We spend so much time trying to figure out our child’s needs. What is his/her trauma? What’s the attachment issue? What’s the diagnosis? What’s the proper therapy? What’s the proper therapeutic response in this situation? What behavior should I ignore? How should I handle this situation?
Quite frankly, we pour our heart and soul into our child, in hopes that it will be enough for them. But in the meantime, we completely drain our own tanks until there’s nothing left. We end up burnt out, depressed, lost, our self esteem is lower than low, we eat too much, we drink too much, we watch too much tv, we hide in our rooms, we spend too much time at work… whatever it is, we avoid going home. Of course you do! You’ve got nothing left to give! Along the way we’ve forgotten the very basic rule: you can’t get somethin’ from nuttin’. We need to take the time, demand the time, schedule the time, to be able to refill our own tanks so that we have something to give our families. For some women, this might mean a manicure, pedicure, or a salon day. For some men, this might mean working out at the gym or a guy’s night out. Take a hike in the woods. Go camping. Look at the stars. Sit on the beach. Whatever it is – DO IT. We don’t expect our van to get us to the grocery store when it’s out of gas, but for some reason we expect ourselves to be able to give when we are beyond emotionally exhausted.

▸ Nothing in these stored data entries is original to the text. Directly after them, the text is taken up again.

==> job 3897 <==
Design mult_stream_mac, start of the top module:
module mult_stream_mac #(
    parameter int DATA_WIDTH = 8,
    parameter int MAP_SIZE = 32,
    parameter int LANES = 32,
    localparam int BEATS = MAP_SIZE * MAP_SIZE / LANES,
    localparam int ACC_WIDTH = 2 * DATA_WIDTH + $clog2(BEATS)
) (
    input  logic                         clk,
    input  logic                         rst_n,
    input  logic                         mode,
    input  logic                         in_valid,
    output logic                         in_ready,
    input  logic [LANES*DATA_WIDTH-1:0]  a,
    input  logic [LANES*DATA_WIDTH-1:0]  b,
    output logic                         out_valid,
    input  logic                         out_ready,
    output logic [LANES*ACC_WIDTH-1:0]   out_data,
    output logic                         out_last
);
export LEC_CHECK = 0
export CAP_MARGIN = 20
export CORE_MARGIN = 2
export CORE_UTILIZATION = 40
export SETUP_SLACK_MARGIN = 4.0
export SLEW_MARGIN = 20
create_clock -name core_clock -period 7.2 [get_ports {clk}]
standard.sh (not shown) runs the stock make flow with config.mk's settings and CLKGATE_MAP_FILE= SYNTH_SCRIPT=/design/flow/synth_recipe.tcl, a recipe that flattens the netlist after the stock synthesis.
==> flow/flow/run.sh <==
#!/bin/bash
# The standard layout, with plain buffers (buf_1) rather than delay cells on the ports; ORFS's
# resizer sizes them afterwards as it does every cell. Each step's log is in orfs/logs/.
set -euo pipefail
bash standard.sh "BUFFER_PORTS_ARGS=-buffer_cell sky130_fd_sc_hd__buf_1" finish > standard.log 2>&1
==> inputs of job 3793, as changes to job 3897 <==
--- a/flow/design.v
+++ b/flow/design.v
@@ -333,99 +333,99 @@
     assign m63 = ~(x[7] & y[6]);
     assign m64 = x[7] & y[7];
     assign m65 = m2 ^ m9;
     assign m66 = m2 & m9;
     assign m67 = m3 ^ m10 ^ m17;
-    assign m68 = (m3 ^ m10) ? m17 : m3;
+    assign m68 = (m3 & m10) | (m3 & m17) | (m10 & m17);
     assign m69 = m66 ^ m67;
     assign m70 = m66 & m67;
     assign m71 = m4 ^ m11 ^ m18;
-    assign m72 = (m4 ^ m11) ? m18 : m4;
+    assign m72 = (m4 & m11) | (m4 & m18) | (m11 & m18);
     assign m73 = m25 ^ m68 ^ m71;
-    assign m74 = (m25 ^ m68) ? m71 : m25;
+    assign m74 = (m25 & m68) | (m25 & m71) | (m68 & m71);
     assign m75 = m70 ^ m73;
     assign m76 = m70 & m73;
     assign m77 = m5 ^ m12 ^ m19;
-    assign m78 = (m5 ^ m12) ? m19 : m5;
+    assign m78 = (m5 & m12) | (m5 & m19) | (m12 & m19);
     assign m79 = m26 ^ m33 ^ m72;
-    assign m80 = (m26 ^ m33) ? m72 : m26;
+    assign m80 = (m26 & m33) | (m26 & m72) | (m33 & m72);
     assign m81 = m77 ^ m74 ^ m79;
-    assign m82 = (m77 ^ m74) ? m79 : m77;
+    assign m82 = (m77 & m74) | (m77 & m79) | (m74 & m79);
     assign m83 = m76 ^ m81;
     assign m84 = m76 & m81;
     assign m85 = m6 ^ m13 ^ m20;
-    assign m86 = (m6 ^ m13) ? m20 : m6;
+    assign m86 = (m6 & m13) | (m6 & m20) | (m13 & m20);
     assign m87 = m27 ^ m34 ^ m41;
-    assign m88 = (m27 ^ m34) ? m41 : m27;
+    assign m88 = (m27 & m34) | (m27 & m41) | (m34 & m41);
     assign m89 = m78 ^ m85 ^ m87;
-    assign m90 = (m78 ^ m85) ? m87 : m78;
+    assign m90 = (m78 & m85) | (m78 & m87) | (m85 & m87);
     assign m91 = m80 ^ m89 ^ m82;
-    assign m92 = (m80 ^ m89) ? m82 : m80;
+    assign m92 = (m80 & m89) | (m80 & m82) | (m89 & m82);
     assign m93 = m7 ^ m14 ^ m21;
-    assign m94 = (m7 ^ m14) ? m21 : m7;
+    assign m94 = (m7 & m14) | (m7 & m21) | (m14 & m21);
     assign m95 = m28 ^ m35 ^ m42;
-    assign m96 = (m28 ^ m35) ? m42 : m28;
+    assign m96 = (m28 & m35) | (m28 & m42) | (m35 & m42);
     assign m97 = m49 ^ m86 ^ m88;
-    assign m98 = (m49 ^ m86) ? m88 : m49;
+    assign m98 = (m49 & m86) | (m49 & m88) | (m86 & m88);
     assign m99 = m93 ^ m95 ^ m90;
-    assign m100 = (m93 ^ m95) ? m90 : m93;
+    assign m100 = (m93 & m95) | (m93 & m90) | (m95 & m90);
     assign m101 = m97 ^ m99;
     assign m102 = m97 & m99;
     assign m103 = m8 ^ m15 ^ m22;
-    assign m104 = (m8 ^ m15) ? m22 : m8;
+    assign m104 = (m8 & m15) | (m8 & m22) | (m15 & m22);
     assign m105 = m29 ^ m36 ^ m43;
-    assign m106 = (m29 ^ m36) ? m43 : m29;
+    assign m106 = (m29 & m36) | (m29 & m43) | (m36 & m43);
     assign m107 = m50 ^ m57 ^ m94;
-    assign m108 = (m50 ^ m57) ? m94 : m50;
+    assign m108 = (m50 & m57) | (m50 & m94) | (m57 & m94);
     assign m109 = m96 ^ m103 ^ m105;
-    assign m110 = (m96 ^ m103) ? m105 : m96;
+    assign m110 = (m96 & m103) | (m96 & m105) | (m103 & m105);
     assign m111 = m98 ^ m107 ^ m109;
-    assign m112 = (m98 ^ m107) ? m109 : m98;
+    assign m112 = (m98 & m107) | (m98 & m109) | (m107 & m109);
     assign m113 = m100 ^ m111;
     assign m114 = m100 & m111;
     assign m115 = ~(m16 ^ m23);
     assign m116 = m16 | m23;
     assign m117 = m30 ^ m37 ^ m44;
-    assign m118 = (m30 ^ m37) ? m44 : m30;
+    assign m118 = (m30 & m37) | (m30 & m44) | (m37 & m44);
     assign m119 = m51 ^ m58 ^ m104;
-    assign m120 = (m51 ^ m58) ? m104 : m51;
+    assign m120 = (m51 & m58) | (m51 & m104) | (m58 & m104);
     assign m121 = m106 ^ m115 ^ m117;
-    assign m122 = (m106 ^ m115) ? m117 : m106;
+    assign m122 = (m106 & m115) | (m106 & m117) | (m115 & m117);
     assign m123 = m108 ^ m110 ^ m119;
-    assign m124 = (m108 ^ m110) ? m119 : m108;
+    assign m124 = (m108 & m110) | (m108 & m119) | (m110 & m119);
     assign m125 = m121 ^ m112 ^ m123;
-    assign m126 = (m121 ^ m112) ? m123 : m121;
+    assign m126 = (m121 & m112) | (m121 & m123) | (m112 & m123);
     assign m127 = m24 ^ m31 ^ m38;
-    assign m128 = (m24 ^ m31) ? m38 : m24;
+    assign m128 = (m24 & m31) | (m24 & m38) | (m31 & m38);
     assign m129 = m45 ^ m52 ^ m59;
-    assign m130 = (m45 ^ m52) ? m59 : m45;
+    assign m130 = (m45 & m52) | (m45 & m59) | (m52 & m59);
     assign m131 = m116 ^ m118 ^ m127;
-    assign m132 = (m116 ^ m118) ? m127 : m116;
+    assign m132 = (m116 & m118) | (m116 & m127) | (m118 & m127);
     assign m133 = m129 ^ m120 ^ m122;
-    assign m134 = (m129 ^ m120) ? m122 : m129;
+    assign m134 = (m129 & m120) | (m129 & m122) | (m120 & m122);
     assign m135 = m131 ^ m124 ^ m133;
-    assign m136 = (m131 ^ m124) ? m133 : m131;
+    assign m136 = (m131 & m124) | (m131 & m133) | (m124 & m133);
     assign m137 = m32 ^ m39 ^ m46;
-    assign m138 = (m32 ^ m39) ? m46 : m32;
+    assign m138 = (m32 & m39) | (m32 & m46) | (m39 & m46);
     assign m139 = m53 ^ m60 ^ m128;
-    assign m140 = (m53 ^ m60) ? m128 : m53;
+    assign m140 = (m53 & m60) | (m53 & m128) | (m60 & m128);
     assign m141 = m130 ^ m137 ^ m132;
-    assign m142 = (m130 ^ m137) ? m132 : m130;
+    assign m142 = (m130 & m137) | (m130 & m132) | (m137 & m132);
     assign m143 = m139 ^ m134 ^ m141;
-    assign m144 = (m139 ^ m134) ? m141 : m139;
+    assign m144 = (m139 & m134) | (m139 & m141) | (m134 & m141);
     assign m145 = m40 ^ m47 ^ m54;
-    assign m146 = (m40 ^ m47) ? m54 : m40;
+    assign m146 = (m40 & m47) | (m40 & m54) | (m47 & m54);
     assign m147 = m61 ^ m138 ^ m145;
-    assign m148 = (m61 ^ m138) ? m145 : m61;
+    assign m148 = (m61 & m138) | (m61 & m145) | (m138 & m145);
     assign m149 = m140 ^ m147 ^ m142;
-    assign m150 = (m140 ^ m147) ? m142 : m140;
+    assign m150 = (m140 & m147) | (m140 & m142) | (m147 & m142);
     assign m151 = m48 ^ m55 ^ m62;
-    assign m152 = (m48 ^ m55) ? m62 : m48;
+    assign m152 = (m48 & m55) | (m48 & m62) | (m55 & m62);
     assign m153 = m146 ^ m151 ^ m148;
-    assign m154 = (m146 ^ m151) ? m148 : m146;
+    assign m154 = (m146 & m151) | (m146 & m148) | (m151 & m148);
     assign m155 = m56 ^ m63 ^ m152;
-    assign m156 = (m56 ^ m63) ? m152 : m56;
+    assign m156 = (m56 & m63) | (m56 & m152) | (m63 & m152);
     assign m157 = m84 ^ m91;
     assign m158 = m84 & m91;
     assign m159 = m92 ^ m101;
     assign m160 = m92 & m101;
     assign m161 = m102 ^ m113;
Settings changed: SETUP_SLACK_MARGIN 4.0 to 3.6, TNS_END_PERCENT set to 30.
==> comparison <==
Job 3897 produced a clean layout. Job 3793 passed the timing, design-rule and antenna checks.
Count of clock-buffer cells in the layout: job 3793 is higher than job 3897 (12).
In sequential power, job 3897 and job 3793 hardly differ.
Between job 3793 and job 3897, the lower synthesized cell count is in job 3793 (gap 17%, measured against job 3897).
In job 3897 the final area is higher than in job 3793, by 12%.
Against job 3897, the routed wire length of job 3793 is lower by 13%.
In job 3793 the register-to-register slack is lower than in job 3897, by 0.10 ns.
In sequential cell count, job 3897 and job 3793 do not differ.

Make yourself a priority, get a few hours to yourself weekly, a few days to yourself yearly, whatever it takes for you to recharge your batteries and get back on your A game. If you don’t, and you have nothing to give your family, you aren’t going to get anything in return. You’re wasting your time thinking your child is going to heal when you are unable to reach out to him/her and give them what they so desperately want/need.
It’s ok to be selfish, because it’s not really being selfish. It’s being real. Real people need real breaks and real life requires real relaxation. Make it happen – you’ll be amazed at the difference in how you feel about things, how much clearer your mind is, at how much more positive your outlook is on things. Really.